Work instruction:
For this exercise, restate word for word only the lines from the first line of the data to the line containing "library cell / number / area share (%)".

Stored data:

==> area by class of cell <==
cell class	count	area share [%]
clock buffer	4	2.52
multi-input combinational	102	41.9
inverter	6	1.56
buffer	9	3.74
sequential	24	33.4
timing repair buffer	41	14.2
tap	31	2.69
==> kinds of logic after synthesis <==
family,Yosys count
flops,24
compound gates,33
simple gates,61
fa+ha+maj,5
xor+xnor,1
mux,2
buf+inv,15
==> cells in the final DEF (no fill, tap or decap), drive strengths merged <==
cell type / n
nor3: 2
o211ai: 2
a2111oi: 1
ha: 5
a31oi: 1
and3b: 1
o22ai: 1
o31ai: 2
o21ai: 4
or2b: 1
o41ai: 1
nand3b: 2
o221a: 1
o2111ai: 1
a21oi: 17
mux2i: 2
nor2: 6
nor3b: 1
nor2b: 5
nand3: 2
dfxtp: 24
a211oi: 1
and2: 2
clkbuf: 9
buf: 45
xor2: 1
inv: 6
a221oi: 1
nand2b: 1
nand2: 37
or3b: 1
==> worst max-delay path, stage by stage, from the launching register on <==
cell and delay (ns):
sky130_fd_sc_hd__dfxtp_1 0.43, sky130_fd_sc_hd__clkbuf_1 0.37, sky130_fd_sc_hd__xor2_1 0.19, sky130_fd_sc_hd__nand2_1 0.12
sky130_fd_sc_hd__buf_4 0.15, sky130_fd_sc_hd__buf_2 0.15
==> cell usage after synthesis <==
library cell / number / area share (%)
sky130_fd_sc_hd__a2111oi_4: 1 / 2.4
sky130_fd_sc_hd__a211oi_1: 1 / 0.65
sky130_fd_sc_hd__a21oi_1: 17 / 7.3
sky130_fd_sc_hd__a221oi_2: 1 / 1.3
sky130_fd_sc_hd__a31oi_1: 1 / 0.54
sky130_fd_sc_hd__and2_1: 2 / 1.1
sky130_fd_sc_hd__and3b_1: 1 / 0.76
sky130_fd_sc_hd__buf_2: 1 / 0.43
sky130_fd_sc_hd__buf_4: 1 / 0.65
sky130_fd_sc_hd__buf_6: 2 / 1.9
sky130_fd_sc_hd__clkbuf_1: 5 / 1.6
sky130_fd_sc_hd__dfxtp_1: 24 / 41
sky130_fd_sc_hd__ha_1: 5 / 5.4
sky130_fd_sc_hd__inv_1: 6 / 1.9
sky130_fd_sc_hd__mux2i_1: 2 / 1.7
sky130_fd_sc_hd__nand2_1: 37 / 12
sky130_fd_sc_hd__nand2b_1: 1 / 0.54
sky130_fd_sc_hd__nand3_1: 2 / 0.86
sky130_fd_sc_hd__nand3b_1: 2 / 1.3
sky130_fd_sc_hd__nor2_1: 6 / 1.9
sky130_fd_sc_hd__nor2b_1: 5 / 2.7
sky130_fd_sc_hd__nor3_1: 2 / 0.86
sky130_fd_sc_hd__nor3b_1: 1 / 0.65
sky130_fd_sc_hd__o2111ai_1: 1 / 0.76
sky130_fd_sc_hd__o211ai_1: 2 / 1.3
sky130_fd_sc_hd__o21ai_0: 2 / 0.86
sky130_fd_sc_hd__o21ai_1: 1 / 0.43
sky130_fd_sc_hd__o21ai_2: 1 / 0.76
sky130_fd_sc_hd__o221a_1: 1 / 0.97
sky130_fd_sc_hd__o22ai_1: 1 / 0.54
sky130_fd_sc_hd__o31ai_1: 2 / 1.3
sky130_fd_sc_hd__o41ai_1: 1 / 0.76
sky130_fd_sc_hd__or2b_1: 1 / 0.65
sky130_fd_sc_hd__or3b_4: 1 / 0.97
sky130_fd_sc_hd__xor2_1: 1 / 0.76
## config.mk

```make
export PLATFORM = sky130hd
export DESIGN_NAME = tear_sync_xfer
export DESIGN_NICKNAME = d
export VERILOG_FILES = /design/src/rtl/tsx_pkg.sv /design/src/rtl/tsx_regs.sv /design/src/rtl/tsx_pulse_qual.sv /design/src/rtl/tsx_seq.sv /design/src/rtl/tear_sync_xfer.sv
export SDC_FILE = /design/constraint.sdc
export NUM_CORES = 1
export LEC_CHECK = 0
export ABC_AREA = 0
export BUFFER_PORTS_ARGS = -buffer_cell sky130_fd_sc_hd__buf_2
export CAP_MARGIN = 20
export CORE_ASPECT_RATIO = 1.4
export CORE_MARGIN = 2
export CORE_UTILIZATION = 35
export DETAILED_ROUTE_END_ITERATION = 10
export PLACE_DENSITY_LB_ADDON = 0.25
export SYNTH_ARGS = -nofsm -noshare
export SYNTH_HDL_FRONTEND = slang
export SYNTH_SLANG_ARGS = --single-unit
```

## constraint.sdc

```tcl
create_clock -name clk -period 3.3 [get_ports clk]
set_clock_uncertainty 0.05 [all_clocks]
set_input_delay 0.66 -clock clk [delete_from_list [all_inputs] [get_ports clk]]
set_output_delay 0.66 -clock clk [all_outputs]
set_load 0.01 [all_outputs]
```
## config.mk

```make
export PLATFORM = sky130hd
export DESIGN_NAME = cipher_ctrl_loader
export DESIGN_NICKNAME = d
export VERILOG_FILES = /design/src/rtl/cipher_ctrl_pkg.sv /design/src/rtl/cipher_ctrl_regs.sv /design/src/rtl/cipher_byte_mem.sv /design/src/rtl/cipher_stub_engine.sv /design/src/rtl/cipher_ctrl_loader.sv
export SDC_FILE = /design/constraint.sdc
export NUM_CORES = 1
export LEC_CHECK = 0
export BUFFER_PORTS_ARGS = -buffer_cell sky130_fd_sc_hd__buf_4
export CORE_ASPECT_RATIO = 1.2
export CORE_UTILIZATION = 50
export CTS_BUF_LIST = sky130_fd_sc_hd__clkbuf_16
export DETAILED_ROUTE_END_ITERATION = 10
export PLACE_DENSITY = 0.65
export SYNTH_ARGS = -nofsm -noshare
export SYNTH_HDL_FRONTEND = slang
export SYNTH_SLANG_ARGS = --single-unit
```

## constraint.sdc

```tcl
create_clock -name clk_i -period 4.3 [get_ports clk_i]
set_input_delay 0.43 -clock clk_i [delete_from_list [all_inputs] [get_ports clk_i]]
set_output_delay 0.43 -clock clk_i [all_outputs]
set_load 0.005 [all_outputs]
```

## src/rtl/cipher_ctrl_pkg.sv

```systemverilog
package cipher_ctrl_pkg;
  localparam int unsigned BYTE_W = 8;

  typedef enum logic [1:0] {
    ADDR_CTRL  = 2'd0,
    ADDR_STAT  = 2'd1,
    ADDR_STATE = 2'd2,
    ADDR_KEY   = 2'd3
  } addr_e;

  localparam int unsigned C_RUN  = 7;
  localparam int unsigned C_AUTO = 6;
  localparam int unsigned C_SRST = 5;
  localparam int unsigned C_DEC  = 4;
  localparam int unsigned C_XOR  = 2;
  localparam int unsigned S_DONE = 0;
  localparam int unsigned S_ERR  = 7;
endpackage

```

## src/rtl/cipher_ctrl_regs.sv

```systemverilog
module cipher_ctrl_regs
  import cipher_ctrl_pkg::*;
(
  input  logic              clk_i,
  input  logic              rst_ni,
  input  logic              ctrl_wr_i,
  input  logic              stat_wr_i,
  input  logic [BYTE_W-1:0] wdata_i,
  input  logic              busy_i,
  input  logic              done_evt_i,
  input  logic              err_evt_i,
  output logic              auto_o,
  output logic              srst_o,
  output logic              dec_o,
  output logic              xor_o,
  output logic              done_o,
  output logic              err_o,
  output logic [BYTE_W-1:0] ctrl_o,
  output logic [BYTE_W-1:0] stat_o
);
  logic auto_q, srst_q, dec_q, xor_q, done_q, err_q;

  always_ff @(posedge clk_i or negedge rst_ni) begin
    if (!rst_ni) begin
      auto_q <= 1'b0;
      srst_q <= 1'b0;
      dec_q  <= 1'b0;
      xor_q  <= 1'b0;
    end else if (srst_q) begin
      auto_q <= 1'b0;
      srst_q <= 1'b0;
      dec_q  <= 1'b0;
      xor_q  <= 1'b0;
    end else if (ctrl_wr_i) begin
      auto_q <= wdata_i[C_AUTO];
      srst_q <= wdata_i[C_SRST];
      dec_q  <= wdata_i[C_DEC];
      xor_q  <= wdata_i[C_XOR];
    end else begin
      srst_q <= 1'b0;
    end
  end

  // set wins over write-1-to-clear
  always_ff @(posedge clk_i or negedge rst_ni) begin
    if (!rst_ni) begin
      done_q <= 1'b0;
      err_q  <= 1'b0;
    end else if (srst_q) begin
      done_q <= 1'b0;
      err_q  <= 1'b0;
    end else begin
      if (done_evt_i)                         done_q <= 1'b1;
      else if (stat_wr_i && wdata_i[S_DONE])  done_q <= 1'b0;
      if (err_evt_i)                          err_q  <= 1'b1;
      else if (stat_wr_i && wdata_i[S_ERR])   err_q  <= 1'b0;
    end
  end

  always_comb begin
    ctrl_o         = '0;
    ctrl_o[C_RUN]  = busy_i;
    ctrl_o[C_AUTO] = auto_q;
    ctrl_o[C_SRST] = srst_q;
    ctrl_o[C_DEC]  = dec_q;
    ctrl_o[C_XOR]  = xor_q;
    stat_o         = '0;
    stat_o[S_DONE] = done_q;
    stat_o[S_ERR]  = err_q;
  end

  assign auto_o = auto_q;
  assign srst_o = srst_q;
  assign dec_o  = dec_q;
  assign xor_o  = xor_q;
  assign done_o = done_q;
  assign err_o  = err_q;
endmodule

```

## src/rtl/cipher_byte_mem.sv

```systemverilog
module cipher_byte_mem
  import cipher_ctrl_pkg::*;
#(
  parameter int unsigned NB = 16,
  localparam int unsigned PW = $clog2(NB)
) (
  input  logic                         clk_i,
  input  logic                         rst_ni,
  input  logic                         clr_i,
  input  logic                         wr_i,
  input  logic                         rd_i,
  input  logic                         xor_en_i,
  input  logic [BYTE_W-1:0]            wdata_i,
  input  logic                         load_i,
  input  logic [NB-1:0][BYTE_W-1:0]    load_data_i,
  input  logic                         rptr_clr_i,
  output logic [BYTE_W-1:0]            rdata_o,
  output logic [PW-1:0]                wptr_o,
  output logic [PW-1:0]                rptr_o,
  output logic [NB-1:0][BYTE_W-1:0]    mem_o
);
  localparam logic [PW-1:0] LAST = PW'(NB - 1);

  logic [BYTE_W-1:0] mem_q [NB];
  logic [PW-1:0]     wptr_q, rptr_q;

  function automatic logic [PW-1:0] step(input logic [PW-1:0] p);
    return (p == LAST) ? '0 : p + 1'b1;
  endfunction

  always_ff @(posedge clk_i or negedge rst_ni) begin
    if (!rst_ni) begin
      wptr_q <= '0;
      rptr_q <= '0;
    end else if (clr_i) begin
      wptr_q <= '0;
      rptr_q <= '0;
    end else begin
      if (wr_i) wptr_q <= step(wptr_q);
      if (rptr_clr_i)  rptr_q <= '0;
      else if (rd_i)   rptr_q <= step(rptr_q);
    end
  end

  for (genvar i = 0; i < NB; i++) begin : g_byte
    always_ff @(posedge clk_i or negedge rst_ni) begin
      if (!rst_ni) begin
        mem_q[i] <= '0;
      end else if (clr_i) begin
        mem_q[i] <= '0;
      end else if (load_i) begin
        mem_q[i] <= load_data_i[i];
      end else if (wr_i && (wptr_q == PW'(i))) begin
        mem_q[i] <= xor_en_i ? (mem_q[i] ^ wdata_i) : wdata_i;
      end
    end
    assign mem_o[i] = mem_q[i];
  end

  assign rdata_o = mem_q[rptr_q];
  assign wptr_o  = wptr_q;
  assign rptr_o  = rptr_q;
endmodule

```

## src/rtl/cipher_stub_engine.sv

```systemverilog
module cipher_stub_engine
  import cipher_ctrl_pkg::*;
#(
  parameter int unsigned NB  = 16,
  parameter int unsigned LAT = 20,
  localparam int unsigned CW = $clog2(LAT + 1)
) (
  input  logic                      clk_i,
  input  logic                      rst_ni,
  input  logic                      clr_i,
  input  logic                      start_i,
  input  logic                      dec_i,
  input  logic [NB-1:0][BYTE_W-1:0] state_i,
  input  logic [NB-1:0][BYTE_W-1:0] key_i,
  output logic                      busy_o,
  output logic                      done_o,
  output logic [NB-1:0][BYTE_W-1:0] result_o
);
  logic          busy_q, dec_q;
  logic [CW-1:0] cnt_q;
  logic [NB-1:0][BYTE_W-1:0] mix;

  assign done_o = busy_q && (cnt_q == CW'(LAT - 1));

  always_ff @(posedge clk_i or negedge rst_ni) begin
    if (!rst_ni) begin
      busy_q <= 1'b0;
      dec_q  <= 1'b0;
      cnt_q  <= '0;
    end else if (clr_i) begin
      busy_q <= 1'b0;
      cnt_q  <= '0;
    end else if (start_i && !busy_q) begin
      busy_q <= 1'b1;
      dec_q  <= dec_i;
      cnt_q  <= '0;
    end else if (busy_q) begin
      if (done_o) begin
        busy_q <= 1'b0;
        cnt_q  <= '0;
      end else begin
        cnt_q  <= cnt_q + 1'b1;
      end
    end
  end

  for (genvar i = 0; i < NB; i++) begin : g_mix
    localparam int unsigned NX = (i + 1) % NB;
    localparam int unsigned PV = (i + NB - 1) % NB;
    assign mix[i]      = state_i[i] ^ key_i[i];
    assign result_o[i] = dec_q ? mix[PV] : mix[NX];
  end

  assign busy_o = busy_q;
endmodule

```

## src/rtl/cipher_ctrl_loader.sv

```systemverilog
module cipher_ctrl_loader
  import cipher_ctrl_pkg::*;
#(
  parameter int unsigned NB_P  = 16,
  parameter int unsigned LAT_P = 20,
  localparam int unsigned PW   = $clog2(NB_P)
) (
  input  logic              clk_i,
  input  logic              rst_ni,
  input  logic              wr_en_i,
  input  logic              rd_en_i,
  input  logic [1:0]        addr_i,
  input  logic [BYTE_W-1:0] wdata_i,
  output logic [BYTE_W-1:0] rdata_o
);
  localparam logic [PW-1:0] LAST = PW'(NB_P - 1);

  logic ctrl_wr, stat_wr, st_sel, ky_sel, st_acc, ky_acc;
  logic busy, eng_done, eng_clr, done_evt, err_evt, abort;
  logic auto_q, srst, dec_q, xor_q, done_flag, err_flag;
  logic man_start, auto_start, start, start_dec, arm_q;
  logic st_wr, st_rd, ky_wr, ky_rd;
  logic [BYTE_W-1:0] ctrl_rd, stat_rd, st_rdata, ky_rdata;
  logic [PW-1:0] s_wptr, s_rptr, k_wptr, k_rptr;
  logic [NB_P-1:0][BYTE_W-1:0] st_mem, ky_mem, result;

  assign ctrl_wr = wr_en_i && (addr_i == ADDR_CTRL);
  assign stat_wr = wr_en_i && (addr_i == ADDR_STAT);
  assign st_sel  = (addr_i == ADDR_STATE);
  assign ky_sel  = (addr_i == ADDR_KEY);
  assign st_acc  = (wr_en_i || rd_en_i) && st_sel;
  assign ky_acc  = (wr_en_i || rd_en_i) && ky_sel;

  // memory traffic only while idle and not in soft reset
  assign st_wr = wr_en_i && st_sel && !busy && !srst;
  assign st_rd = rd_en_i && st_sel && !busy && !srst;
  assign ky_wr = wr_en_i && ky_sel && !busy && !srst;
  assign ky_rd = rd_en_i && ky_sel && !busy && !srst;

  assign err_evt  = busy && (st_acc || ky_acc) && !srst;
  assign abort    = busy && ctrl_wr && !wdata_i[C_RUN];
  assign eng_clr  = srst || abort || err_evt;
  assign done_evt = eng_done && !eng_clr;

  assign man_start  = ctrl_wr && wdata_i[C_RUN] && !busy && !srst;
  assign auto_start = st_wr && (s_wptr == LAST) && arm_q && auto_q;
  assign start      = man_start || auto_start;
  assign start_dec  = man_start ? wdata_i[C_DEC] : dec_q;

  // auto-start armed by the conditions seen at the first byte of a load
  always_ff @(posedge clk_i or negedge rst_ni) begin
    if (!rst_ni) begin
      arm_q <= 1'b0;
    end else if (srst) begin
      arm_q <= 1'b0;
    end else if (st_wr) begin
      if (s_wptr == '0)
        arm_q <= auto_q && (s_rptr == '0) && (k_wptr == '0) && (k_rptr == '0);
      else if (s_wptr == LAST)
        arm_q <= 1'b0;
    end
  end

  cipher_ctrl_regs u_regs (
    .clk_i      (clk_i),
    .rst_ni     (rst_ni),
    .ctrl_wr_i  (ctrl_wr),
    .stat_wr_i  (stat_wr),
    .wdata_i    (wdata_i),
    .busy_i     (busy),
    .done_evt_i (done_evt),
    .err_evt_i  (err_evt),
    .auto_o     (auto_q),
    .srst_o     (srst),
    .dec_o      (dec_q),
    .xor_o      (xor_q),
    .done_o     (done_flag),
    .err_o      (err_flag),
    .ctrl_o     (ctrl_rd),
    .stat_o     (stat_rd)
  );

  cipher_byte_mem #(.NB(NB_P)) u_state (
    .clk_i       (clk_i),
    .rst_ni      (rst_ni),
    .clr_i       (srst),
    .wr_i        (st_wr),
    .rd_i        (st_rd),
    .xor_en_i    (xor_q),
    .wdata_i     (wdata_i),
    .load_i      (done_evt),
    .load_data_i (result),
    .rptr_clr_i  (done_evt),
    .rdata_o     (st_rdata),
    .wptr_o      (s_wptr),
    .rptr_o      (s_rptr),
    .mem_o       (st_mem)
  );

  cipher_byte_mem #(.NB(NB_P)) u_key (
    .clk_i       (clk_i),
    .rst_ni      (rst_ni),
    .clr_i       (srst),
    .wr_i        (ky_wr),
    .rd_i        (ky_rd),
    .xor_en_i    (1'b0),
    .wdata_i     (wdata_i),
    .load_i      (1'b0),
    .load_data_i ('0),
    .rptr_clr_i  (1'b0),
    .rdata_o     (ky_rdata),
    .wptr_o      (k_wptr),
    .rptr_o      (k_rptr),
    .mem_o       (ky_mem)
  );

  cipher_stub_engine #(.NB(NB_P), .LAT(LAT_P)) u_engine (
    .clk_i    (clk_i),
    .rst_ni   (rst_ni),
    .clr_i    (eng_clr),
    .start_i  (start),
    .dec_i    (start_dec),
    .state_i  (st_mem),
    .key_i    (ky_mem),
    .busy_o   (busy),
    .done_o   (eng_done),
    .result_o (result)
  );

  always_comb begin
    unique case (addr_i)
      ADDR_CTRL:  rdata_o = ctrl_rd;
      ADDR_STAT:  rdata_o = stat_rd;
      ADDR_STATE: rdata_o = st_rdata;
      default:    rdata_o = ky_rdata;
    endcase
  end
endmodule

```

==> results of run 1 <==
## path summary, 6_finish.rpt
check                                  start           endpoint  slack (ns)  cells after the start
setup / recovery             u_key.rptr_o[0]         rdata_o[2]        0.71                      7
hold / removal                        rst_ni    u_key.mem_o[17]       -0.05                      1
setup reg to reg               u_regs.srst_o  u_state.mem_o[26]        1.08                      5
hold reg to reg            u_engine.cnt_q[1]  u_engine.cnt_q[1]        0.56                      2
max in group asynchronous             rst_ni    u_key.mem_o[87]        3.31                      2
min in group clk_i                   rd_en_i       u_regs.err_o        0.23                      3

Written answer:
==> area by class of cell <==
cell class	count	area share [%]
clock buffer	4	2.52
multi-input combinational	102	41.9
inverter	6	1.56
buffer	9	3.74
sequential	24	33.4
timing repair buffer	41	14.2
tap	31	2.69
==> kinds of logic after synthesis <==
family,Yosys count
flops,24
compound gates,33
simple gates,61
fa+ha+maj,5
xor+xnor,1
mux,2
buf+inv,15
==> cells in the final DEF (no fill, tap or decap), drive strengths merged <==
cell type / n
nor3: 2
o211ai: 2
a2111oi: 1
ha: 5
a31oi: 1
and3b: 1
o22ai: 1
o31ai: 2
o21ai: 4
or2b: 1
o41ai: 1
nand3b: 2
o221a: 1
o2111ai: 1
a21oi: 17
mux2i: 2
nor2: 6
nor3b: 1
nor2b: 5
nand3: 2
dfxtp: 24
a211oi: 1
and2: 2
clkbuf: 9
buf: 45
xor2: 1
inv: 6
a221oi: 1
nand2b: 1
nand2: 37
or3b: 1
==> worst max-delay path, stage by stage, from the launching register on <==
cell and delay (ns):
sky130_fd_sc_hd__dfxtp_1 0.43, sky130_fd_sc_hd__clkbuf_1 0.37, sky130_fd_sc_hd__xor2_1 0.19, sky130_fd_sc_hd__nand2_1 0.12
sky130_fd_sc_hd__buf_4 0.15, sky130_fd_sc_hd__buf_2 0.15
==> cell usage after synthesis <==
library cell / number / area share (%)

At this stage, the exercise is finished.